Your instructions: Go to the line below containing "631 (was 615)" and print exactly from there through the line containing "30 (was 27)", both included. Print nothing else.

Supplied data:

- - - -

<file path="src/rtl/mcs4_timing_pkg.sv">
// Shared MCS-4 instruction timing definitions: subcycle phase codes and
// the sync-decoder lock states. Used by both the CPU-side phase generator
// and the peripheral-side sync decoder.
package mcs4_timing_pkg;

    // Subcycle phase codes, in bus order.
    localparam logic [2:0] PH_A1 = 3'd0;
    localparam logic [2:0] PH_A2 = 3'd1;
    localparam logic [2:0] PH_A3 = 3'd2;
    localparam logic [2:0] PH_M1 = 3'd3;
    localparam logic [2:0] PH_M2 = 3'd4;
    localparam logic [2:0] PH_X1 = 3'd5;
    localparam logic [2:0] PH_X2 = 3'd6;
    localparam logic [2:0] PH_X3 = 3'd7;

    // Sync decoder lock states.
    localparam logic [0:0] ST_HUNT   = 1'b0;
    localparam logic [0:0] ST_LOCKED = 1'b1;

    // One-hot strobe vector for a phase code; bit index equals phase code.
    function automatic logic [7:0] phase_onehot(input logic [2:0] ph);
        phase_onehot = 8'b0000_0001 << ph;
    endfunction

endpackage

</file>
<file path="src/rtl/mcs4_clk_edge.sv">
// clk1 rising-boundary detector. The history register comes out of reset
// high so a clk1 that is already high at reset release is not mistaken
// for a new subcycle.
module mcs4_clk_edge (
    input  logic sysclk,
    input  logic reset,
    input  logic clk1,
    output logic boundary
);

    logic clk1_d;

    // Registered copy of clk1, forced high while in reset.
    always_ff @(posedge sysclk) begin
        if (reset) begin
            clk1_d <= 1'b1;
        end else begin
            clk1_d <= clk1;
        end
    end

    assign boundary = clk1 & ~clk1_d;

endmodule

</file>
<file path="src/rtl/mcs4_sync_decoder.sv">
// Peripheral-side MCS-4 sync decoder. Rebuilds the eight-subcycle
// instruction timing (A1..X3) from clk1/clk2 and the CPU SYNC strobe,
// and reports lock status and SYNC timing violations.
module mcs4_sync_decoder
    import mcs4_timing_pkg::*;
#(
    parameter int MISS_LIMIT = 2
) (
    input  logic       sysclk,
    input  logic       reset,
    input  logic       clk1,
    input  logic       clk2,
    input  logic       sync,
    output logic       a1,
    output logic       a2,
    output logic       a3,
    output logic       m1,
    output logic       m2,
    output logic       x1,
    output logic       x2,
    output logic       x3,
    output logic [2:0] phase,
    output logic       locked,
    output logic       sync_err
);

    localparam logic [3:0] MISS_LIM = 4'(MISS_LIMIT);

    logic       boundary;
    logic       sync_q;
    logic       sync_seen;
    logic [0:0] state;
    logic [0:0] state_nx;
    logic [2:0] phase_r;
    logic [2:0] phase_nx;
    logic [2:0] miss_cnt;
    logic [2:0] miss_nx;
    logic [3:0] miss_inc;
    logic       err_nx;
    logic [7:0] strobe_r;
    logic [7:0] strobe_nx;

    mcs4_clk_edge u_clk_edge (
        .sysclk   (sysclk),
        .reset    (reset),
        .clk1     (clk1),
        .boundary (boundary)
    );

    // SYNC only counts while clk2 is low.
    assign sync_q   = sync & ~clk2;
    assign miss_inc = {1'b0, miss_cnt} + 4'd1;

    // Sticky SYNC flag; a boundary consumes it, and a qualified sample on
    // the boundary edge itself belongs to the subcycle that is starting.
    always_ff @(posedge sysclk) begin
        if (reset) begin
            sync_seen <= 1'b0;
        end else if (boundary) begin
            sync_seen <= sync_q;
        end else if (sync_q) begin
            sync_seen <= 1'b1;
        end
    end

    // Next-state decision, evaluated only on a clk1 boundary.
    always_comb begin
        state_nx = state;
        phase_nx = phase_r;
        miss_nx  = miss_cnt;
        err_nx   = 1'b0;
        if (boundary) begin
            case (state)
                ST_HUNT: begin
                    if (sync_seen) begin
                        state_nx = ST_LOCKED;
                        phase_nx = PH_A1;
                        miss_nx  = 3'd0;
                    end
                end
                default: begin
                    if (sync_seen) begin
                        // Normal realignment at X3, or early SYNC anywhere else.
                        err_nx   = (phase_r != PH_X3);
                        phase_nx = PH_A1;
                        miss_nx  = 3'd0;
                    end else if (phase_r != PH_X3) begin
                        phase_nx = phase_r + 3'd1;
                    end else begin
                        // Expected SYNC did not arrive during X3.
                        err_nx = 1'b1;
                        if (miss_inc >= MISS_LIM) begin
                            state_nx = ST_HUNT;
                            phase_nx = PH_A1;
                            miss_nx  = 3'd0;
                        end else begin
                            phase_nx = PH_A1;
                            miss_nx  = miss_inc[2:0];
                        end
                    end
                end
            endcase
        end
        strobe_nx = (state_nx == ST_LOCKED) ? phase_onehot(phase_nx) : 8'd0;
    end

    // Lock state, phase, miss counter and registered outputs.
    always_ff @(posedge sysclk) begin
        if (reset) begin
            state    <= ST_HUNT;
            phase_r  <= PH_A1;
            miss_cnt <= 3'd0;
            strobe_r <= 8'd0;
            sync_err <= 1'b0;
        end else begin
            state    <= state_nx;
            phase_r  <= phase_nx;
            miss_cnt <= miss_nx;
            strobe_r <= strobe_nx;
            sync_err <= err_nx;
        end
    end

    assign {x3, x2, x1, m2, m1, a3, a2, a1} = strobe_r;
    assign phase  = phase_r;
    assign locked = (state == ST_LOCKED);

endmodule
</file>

- - - -

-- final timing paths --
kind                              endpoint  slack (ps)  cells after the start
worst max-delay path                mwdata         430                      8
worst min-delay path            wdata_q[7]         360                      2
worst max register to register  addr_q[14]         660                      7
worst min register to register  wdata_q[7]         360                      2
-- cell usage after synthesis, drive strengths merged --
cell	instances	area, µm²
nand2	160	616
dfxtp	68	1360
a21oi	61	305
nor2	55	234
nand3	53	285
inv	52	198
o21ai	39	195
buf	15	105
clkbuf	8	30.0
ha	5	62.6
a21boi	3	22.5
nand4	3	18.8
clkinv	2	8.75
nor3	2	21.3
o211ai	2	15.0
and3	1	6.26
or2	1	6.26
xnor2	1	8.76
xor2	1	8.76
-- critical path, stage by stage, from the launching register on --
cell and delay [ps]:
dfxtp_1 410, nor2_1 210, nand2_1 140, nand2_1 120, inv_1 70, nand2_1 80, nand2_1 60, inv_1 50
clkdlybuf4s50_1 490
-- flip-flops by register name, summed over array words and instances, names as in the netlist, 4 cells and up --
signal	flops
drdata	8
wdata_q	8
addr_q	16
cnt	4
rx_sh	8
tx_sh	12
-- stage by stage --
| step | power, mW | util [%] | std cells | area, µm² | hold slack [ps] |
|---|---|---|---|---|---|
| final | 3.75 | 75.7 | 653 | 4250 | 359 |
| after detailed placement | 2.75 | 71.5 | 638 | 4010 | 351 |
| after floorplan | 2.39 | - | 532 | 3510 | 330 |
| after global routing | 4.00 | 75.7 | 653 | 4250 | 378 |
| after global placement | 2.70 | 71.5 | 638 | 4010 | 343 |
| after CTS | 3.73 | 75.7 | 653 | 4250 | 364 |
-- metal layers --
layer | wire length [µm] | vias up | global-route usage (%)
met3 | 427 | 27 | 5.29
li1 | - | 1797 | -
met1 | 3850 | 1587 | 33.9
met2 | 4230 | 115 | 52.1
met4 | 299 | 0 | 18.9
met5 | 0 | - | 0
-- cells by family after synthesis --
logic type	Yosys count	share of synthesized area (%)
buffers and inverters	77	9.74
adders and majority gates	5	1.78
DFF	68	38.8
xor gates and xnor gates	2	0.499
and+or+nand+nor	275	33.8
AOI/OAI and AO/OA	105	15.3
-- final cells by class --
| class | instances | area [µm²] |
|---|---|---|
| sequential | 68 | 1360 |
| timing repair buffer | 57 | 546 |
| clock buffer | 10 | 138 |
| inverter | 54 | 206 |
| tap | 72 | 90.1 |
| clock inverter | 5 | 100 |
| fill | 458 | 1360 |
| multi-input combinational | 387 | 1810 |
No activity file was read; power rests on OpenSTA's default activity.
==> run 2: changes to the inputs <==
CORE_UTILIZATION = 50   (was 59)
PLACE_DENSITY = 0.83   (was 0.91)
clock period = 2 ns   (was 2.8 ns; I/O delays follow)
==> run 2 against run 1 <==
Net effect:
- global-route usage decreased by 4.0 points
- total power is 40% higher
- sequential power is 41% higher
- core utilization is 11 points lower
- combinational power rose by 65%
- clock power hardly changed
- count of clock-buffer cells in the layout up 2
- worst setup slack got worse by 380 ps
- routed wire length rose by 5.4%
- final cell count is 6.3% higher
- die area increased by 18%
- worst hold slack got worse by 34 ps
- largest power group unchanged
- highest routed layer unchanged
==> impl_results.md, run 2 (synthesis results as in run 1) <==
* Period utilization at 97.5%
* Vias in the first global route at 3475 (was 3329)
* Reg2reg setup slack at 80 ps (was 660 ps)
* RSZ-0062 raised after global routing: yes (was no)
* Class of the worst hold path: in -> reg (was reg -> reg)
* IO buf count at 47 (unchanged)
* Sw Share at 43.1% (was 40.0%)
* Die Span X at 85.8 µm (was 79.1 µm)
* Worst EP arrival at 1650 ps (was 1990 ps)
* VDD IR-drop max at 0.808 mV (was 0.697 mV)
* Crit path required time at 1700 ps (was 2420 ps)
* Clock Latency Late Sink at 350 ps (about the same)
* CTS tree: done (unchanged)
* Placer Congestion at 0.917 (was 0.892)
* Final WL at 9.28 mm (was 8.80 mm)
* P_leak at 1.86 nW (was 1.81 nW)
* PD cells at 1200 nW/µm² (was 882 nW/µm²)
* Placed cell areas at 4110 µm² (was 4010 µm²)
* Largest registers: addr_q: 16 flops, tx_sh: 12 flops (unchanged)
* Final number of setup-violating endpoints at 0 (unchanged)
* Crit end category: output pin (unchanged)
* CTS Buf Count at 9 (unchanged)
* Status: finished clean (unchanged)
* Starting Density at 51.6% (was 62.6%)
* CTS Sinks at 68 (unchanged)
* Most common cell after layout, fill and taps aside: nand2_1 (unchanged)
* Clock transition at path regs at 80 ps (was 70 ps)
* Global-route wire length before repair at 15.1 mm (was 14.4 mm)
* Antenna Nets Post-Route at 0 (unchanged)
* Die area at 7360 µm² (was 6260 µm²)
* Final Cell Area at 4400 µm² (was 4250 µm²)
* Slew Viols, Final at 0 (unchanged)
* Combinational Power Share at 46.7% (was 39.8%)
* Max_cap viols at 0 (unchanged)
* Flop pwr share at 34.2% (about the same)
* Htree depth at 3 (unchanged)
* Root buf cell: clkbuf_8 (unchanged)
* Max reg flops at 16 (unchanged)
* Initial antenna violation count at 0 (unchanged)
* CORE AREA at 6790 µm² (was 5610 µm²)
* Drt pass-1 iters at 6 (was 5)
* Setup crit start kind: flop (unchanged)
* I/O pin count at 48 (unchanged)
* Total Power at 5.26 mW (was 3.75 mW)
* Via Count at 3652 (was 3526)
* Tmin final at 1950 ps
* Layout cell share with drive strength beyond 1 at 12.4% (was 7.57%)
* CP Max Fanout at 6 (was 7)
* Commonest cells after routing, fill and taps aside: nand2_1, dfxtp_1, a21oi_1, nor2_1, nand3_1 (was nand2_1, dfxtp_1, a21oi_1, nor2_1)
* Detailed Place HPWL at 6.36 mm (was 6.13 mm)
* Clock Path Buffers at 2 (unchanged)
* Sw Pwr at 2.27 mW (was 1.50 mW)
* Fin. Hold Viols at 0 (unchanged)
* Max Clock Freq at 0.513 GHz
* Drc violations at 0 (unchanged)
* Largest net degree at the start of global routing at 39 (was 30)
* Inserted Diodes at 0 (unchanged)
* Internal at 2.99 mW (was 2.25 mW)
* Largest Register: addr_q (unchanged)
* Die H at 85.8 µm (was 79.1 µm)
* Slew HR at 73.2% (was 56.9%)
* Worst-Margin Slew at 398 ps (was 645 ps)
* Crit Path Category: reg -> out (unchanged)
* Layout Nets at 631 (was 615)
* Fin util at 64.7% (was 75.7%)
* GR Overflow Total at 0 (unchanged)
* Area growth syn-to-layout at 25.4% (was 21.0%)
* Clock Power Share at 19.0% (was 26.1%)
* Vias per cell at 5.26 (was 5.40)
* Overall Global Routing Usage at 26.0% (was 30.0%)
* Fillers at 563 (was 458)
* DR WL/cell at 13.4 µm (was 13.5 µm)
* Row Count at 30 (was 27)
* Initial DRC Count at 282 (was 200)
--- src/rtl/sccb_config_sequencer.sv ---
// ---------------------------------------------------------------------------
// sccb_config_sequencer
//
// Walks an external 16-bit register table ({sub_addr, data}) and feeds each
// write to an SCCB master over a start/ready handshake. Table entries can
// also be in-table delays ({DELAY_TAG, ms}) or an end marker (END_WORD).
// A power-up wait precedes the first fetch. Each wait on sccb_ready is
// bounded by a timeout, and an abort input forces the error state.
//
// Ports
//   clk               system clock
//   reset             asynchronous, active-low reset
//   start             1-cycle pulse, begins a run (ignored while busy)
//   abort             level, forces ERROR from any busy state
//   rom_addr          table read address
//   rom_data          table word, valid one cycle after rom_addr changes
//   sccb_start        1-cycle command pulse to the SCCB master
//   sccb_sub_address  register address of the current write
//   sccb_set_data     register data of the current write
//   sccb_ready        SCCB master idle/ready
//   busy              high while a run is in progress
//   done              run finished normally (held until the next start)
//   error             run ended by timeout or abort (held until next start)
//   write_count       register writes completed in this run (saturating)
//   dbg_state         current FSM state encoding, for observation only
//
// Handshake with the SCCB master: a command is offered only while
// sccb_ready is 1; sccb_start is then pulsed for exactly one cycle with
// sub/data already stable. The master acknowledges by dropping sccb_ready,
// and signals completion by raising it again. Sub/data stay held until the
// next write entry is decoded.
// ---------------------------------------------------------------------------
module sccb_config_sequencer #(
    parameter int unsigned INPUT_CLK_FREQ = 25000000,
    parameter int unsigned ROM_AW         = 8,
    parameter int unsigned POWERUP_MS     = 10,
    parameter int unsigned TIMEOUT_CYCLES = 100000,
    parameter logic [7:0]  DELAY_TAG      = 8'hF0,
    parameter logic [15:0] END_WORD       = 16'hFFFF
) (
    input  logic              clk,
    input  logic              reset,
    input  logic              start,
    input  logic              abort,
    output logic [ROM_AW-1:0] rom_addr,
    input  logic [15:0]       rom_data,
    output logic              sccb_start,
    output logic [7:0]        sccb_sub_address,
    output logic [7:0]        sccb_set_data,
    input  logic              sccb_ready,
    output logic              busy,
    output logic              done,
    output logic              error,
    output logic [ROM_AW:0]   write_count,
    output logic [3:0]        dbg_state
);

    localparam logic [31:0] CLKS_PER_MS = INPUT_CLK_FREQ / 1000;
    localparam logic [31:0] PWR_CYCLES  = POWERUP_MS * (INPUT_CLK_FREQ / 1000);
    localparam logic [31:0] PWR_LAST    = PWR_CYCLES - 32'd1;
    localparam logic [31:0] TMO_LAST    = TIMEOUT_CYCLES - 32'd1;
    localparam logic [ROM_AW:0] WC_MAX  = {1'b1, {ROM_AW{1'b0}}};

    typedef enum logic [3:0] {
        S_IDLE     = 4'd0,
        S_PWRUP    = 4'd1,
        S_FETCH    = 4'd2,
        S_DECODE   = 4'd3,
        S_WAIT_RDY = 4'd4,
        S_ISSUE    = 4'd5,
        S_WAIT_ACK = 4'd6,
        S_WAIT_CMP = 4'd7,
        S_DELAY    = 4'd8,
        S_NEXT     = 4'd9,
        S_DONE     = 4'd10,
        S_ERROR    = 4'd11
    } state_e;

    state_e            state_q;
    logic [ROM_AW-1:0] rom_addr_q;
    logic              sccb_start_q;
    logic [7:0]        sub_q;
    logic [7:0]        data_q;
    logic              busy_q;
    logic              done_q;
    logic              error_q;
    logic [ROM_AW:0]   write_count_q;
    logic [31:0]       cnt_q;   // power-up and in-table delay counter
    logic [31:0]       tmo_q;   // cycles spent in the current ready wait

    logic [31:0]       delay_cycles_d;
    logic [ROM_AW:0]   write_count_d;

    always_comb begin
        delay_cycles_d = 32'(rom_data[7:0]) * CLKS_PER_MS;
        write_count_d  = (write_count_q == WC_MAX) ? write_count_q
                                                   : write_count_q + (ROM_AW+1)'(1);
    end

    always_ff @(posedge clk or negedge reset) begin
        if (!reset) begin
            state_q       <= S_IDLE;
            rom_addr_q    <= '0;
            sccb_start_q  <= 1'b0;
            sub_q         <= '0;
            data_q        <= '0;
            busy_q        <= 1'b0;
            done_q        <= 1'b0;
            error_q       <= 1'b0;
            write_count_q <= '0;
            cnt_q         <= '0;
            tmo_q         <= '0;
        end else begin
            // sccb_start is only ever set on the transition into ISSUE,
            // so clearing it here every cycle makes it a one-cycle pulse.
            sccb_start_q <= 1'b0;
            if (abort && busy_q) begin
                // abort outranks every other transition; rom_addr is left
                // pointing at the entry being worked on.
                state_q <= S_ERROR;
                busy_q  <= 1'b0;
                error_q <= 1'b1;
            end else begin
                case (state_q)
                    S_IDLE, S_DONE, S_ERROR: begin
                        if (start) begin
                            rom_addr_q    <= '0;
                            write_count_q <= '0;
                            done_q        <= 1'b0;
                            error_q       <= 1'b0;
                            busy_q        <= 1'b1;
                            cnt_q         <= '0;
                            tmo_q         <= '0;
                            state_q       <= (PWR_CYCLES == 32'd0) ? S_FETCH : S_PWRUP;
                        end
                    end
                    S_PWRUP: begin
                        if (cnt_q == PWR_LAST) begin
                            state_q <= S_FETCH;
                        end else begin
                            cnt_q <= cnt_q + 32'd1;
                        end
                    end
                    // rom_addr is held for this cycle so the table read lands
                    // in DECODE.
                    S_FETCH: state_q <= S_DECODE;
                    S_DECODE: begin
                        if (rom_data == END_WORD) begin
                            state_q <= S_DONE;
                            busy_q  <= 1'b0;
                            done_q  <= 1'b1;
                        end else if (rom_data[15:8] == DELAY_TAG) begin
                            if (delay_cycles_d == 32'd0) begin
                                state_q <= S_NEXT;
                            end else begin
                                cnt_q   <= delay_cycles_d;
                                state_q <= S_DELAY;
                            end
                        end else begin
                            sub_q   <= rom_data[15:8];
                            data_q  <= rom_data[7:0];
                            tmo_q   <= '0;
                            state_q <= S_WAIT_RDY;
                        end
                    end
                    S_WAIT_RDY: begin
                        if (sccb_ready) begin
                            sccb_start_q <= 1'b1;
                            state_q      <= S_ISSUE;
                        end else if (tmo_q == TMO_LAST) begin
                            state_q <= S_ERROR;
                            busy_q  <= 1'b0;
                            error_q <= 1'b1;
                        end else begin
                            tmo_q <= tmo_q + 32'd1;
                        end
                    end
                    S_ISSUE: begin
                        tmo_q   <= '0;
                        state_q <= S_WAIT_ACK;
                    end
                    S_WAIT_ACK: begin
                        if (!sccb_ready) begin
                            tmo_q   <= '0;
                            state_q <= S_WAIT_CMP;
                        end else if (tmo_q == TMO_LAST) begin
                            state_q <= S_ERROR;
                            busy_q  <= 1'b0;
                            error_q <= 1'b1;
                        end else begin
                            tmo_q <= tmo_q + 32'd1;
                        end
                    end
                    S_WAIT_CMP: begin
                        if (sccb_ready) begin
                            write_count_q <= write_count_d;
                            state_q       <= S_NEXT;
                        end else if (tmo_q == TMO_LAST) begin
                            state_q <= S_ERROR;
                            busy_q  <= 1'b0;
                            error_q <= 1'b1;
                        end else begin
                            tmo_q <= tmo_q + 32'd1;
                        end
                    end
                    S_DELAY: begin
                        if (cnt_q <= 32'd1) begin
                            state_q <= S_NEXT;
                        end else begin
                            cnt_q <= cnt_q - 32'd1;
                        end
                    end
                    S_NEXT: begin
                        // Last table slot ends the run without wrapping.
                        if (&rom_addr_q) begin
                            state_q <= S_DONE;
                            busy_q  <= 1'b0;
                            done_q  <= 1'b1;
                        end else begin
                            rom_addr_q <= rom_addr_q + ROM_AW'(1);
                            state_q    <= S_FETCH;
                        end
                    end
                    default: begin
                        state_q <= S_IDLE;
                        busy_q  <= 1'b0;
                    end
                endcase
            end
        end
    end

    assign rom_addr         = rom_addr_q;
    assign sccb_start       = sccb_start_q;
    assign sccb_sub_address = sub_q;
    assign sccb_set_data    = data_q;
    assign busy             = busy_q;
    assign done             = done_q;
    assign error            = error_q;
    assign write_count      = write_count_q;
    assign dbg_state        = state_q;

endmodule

- - - -

Solution to the problem:
* Layout Nets at 631 (was 615)
* Fin util at 64.7% (was 75.7%)
* GR Overflow Total at 0 (unchanged)
* Area growth syn-to-layout at 25.4% (was 21.0%)
* Clock Power Share at 19.0% (was 26.1%)
* Vias per cell at 5.26 (was 5.40)
* Overall Global Routing Usage at 26.0% (was 30.0%)
* Fillers at 563 (was 458)
* DR WL/cell at 13.4 µm (was 13.5 µm)
* Row Count at 30 (was 27)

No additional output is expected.